Content starts

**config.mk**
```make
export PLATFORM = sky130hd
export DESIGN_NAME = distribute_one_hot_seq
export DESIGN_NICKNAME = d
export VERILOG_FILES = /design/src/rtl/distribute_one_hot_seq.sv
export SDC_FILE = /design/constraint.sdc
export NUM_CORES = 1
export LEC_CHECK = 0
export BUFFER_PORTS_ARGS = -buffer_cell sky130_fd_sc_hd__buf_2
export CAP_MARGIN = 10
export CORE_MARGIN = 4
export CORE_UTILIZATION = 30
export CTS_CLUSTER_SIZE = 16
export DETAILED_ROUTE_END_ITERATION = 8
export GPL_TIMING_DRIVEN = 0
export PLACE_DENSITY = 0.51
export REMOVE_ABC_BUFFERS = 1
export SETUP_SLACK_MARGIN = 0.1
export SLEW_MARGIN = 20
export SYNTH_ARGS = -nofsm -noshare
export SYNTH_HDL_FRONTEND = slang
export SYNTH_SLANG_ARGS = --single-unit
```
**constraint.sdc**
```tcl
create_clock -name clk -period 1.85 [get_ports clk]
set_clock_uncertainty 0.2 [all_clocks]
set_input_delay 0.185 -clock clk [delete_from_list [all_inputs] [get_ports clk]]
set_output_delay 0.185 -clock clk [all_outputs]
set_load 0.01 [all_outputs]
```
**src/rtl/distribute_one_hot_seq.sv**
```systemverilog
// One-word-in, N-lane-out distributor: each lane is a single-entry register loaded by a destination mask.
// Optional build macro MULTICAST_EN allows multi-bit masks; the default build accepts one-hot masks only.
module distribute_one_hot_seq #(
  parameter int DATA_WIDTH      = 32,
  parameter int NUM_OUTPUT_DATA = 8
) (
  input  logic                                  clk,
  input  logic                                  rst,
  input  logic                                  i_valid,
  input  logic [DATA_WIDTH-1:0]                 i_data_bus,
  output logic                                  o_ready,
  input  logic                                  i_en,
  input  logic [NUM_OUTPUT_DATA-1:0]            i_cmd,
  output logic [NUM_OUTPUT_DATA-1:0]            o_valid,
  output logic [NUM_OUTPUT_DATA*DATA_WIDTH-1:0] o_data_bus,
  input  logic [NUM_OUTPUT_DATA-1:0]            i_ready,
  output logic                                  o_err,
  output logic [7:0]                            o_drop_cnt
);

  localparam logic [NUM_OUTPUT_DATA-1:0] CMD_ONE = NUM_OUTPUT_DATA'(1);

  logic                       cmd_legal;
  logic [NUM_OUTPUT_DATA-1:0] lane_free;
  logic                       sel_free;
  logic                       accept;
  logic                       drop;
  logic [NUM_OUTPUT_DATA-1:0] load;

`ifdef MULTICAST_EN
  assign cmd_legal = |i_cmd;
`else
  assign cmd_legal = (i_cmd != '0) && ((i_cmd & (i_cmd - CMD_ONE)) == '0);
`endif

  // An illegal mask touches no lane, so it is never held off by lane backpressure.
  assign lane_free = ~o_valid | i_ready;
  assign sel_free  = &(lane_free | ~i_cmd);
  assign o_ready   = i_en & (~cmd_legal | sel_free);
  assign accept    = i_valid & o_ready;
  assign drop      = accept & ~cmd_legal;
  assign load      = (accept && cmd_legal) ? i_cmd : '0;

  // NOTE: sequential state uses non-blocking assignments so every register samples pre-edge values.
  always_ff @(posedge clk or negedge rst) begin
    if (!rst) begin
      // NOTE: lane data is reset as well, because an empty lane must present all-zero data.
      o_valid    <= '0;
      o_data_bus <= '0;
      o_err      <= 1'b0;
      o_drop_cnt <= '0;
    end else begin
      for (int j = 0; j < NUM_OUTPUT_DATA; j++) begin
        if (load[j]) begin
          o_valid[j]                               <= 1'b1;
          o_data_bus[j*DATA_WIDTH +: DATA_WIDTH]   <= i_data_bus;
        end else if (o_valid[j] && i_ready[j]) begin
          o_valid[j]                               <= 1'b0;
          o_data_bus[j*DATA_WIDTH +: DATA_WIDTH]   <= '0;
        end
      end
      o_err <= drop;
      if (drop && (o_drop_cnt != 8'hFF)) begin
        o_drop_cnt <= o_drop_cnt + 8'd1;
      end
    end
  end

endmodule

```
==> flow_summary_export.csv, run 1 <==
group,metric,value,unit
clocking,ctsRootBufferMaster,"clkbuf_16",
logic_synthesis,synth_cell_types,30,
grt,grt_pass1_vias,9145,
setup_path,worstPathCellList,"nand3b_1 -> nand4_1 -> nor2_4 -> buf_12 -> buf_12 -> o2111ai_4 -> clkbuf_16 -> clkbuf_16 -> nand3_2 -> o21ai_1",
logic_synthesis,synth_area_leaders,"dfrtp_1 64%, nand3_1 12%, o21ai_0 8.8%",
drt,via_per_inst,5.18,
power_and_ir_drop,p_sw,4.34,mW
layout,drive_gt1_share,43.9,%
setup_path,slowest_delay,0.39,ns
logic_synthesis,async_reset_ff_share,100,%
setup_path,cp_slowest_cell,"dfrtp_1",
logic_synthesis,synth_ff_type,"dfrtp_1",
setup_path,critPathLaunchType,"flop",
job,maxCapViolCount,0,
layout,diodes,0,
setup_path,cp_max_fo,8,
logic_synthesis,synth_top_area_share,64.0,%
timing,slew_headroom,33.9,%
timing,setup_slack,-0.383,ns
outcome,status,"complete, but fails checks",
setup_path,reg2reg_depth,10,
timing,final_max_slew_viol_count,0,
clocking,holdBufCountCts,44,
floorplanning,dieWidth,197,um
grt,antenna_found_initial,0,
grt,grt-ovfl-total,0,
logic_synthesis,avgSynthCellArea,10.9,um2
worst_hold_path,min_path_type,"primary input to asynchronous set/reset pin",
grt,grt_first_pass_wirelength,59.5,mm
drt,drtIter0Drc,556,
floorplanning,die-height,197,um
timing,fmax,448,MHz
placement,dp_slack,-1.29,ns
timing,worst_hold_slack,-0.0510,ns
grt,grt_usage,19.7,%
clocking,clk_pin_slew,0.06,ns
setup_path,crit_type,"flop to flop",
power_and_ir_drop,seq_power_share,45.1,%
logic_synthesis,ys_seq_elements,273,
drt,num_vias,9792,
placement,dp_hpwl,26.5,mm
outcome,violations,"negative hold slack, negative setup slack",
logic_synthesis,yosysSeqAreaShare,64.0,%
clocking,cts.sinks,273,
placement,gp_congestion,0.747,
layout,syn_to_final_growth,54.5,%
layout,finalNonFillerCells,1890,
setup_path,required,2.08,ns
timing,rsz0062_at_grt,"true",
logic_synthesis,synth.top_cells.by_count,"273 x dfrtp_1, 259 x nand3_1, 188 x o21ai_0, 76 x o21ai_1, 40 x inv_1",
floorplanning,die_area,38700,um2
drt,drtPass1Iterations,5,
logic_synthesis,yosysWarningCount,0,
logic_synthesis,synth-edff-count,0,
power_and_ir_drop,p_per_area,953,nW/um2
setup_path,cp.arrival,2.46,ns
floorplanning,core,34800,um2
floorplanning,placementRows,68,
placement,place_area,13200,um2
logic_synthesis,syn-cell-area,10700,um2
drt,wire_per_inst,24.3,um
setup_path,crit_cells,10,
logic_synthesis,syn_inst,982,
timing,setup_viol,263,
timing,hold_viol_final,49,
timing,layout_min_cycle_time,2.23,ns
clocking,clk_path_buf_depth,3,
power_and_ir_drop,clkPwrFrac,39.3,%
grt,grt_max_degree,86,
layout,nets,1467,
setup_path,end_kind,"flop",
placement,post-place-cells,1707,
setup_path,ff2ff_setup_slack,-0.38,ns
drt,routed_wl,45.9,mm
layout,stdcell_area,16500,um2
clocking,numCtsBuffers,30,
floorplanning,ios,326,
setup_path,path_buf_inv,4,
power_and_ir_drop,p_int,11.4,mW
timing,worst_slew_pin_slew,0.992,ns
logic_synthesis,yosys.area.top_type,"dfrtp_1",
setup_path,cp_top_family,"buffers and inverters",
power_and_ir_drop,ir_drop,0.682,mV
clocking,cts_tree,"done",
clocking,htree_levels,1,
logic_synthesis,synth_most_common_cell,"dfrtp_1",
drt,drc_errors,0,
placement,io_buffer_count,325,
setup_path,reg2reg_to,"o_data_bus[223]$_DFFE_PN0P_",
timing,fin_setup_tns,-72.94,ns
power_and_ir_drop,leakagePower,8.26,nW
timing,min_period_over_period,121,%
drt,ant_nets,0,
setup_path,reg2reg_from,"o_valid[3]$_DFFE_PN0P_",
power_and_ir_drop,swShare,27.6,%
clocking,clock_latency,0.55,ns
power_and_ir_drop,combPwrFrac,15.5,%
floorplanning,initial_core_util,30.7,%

Content ends

• **Problem**
Count every line of the material above that includes "register", giving the total without any other words.

• **Answer**
2